The story follows young newlyweds Silas (James Franco) and Camille (Sienna Miller) as they set out for their honeymoon in Niagara Falls. Silas has just been let out of prison on parole, which means he is not allowed to leave the state, but his parole officer, who also happens to be Camille's uncle (Scott Glenn), willfully looks the other way. While heading for the Canadian border by motorcycle, the couple has a terrible accident, resulting in the untimely death of Camille. Through some sort of bizarre miracle, however, her life is restored so that she may fulfill her romantic dream. Unfortunately, the rest of this fantasy of love reaching beyond the grave inspires more recollections of "Night of the Living Dead" than "Ghost."
Silas and Camille are not the cutest couple to begin with, their good looks notwithstanding. She is a talkative cartoon character with an obsession with taking instamatic photos, and he can't seem to stand her (why he agrees to marry her is never fully made clear). He readily admits to her uncle on their wedding day that sometimes he feels like punching her. After her return from death, Camille's body proceeds to decay even as she prances around with a beaming, naïve smile. The ordeal pushes Silas to finally put his selfish desires aside and prove his love for his wife, which he does by stealing gallons of formaldehyde from a mortuary to preserve her rotting flesh and a garish red wig from a beauty salon to replace her fallen hair. Later, she has her body spray painted to hide her increasing paleness.

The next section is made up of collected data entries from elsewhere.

Context: an optimization exercise on an open-source flow, tuned for small area, a short achievable clock period and few clock cycles per item. The choices shown serve that exercise and are no tape-out recipe. RTL that was checked went through simulation tests only; none was proved equivalent to the original. Power and IR drop assume default switching activity.

== oak ==
## systolic_pe
module systolic_pe(
  clk, reset, cntrl,
  i_stb, o_stb, i_busy, o_busy,
  data_in, weight_in, acc_in,
  acc_out, data_out, weight_out
);
  input wire clk;
  input wire reset;
  input wire cntrl;
  input wire i_stb;
  input wire i_busy;
  input wire [7:0] data_in;
  input wire [7:0] weight_in;
  input wire [31:0] acc_in;
  output wire [31:0] acc_out;
  output wire [7:0] data_out;
  output wire [7:0] weight_out;
  output wire o_stb;
  output wire o_busy;
  reg valid;
  wire load = ~valid | ~i_busy;
  always @(posedge clk) begin
    if (reset) valid <= 1'b0;
    else if (load) valid <= i_stb;
  end
  assign o_stb  = valid;
  assign o_busy = valid;
  wire pp0_0 = data_in[0] & weight_in[0];
  wire pp0_1 = data_in[0] & weight_in[1];
  wire pp0_2 = data_in[0] & weight_in[2];
  wire pp0_3 = data_in[0] & weight_in[3];
  wire pp0_4 = data_in[0] & weight_in[4];
  wire pp0_5 = data_in[0] & weight_in[5];
  wire pp0_6 = data_in[0] & weight_in[6];
  wire pp0_7 = data_in[0] & weight_in[7];
  wire pp1_0 = data_in[1] & weight_in[0];
  wire pp1_1 = data_in[1] & weight_in[1];
  wire pp1_2 = data_in[1] & weight_in[2];
  wire pp1_3 = data_in[1] & weight_in[3];
  wire pp1_4 = data_in[1] & weight_in[4];
  wire pp1_5 = data_in[1] & weight_in[5];
  wire pp1_6 = data_in[1] & weight_in[6];
  wire pp1_7 = data_in[1] & weight_in[7];
  wire pp2_0 = data_in[2] & weight_in[0];
  wire pp2_1 = data_in[2] & weight_in[1];
  wire pp2_2 = data_in[2] & weight_in[2];
  ...
For scale: ~300 cells after synthesis, roughly 58 flip-flops, roughly 4100 µm² of cells after synthesis.
clock: 5.0 ns
lec_check: 0
cap_margin: 20
core_margin: 2
core_utilization: 40
setup_slack_margin: 1.5
slew_margin: 20
standard.sh (not shown) runs the stock make flow with config.mk's settings and CLKGATE_MAP_FILE= SYNTH_SCRIPT=/design/flow/synth_recipe.tcl, a recipe that flattens the netlist after the stock synthesis.
==> flow/flow/run.sh <==
#!/bin/bash
# The standard layout, with two changes: Yosys's synth runs without its quick
# internal abc pass (so the full adders extract without inverters; the final
# abc mapping still runs), and the port buffers are plain buffer cells.
set -euo pipefail
export SYNTH_ARGS="-noabc"
export BUFFER_PORTS_ARGS="-buffer_cell sky130_fd_sc_hd__buf_1"
export CTS_ARGS="-sink_clustering_enable -repair_clock_nets -dont_use_dummy_load"
bash standard.sh finish > standard_flow.log 2>&1
[inputs] pine vs oak
--- a/flow/design.v
+++ b/flow/design.v
@@ -199,52 +199,52 @@
   wire fa45_s = fa22_c ^ fa33_s ^ fa32_c;
   wire fa45_c = (fa22_c & fa33_s) | (fa22_c & fa32_c) | (fa33_s & fa32_c);
   wire fa46_s = fa23_c ^ fa34_s ^ fa33_c;
   wire fa46_c = (fa23_c & fa34_s) | (fa23_c & fa33_c) | (fa34_s & fa33_c);
   wire fa47_s = acc_in[14] ^ pp7_7 ^ fa34_c;
   wire fa47_c = (acc_in[14] & pp7_7) | (acc_in[14] & fa34_c) | (pp7_7 & fa34_c);
   wire [16:0] row0 = {1'b0, fa47_c, fa46_c, fa45_c, fa44_c, fa43_c, fa42_c, fa41_c, fa40_c, fa39_c, fa38_c, fa37_c, fa36_c, fa35_c, ha7_c, pp1_0, acc_in[0]};
   wire [16:0] row1 = {1'b0, acc_in[15], fa47_s, fa46_s, fa45_s, fa44_s, fa43_s, fa42_s, fa41_s, fa40_s, fa39_s, fa38_s, fa37_s, fa36_s, fa35_s, ha7_s, pp0_0};
   wire top = row0[16] | row1[16];
   reg [7:0]  data_r;
   reg [7:0]  weight_r;
   reg [15:0] acc_hi_r;
-  wire [8:0] sum_lo = row0[7:0] + row1[7:0];
-  reg  [7:0] sum_lo_r;
-  reg  [16:8] row0_r;
-  reg  [15:8] row1_r;
+  wire [7:0] sum_lo = row0[6:0] + row1[6:0];
+  reg  [6:0] sum_lo_r;
+  reg  [16:7] row0_r;
+  reg  [15:7] row1_r;
   reg  cin_r;
   always @(posedge clk) begin
     if (load) begin
       data_r   <= data_in;
       weight_r <= weight_in;
       acc_hi_r <= acc_in[31:16];
-      sum_lo_r <= sum_lo[7:0];
-      cin_r    <= sum_lo[8];
-      row0_r   <= {top, row0[15:8]};
-      row1_r   <= row1[15:8];
+      sum_lo_r <= sum_lo[6:0];
+      cin_r    <= sum_lo[7];
+      row0_r   <= {top, row0[15:7]};
+      row1_r   <= row1[15:7];
     end
   end
-  wire [9:0] mid = {row0_r[15:8], cin_r} + {row1_r[15:8], cin_r};
-  wire inc = mid[9] | row0_r[16];
+  wire [10:0] mid = {row0_r[15:7], cin_r} + {row1_r[15:7], cin_r};
+  wire inc = mid[10] | row0_r[16];
   wire [15:0] all1;
   assign all1[0] = 1'b1;
   assign all1[1] = &acc_hi_r[0:0];
   assign all1[2] = &acc_hi_r[1:0];
   assign all1[3] = &acc_hi_r[2:0];
   assign all1[4] = &acc_hi_r[3:0];
   assign all1[5] = &acc_hi_r[4:0];
   assign all1[6] = &acc_hi_r[5:0];
   assign all1[7] = &acc_hi_r[6:0];
   assign all1[8] = &acc_hi_r[7:0];
   assign all1[9] = &acc_hi_r[8:0];
   assign all1[10] = &acc_hi_r[9:0];
   assign all1[11] = &acc_hi_r[10:0];
   assign all1[12] = &acc_hi_r[11:0];
   assign all1[13] = &acc_hi_r[12:0];
   assign all1[14] = &acc_hi_r[13:0];
   assign all1[15] = &acc_hi_r[14:0];
   wire [15:0] hi = acc_hi_r ^ (all1 & {16{inc}});
-  assign acc_out    = {hi, mid[8:1], sum_lo_r};
+  assign acc_out    = {hi, mid[9:1], sum_lo_r};
   assign data_out   = data_r;
   assign weight_out = weight_r;
 endmodule
Notes after the runs:
- Delta (pine minus oak): number of cells upsized or downsized after cts down 8; hold slack increased by 5.7 ps relative to the old numbers.
- Looking at worst setup path endpoint, the sum_lo_r[5] result is from pine; the sum_lo_r[7] one comes from oak.
- As of pine, synthesized cell count had risen slightly compared to oak.
- Between oak and pine, the number of sinks driven by the clock tree is lower for oak.
- [diff] worst setup slack, pine relative to oak: improvement
- Compared with oak, total power after layout in pine decreased by a few percent.
- On peak per-stage delay on the critical path: pine sits below oak.
Testbench counts of pine, summed over its fixed seeds: cycles 2,056, items 2,048.
The RTL of oak was laid out without a check of its function.

-- what the ideal ports hide --
In the flow no input, the clock included, has a driving cell. The finished layouts below were timed again as built, in two steps. Step 1 assumes that a clkbuf_16 drives the clock port and a buf_2 every other input. Step 2 adds t to the input delays and takes it off the output delays; t is the mean of the earliest and latest rising clock arrival at the registers after step 1. Input paths then give back, and output paths get back, about the clock's delay inside the block. Three values: ideal ports, drivers, drivers and shift; two values: the first two.
run	shift t [ns]	setup slack, ns	worst setup path at the end
oak	0.362	1.531 / 1.530 / 1.168	input to register
pine	0.362	1.566 / 1.579 / 1.217	input to register
After both steps every run listed still meets setup and hold. The setup slack of oak, which loses most, moves by -0.001 ns with the drivers and by -0.363 ns with both steps.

While all of this may sound like the makings of a black comedy, it in fact is all played quite seriously. There is no explanation for Camille's return from death, and once this occurs, the movie becomes steeped in morbid and rather unsettling territory that verges on necrophilia, yet the filmmakers treat it with a sense of preciousness that is totally without irony. Instead of being either funny or romantic, the film is consistently gross and wildly uneven. David Carradine turns up in a completely superfluous role as an aging cowboy who, rather than bear parting with his dying horse, paints her blue and parades her around carnivals and rodeos (!?!?). And Ed Lauter plays nasty as a gun-happy police officer who suspects Silas of murder and sets out to find and shoot him. It is difficult to find words to accurately describe this mind-boggling mess. It is an absolute train wreck of a movie, unredeemable on nearly every level.

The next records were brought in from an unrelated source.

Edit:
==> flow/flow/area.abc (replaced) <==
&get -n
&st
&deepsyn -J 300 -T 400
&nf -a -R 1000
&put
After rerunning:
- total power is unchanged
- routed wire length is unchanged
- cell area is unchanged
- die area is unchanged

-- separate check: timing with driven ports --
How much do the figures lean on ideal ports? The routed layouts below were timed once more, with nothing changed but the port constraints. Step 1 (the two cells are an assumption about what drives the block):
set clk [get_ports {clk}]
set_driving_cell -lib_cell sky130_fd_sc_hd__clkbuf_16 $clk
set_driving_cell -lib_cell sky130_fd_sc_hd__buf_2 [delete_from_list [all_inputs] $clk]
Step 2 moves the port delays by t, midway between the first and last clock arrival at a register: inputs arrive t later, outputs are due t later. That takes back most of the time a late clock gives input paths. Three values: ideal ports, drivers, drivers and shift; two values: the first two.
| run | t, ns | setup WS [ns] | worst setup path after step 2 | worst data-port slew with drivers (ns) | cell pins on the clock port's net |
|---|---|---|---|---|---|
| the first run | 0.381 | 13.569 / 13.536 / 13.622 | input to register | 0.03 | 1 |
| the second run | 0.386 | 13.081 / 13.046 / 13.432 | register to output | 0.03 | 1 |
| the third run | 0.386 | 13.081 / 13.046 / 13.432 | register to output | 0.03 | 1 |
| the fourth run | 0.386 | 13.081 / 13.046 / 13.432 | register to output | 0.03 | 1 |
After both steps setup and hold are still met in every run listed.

About the only thing working in its favor is Sienna Miller's central performance. She clearly gives it her all, but her character is by turns so annoying and repulsive, it is actually painful to see Miller floundering in such trash. "Camille" is, to put it simply, a bad movie. It is not a laughably bad movie; it is just bad. Like its unfortunate heroine, it bears the stench of rotting decay, and the only people who might enjoy it are necrophiliacs—or masochists. Either way, they have issues.
Whatever defects "Camille" has as a movie, there can be no faulting National Entertainment Media's Blu-ray transfer, which is gorgeous. Presented in 1080p high definition, the picture is crisp and sharp, with rich and brightly saturated colors. In spite of its dark subject matter, the film has an almost luridly confectionary color scheme, and the image pops brilliantly throughout. "Camille" may be a head-scratcher, but it's no eyesore.
Audio is also fine in a DTS 5.1 Master Audio track that renders voices, music, and sound effects clearly. A Dolby Digital 5.1 track is also included, as well as English (SDH) and Spanish subtitles.
Not surprisingly, the only supplement offered is a trailer. It's hard to imagine anyone involved with this film would have had the nerve to go on camera and defend it.
"Camille" is a disaster. NEM has given it a pretty picture, but you can't make a silk purse out of a dead sow's ear.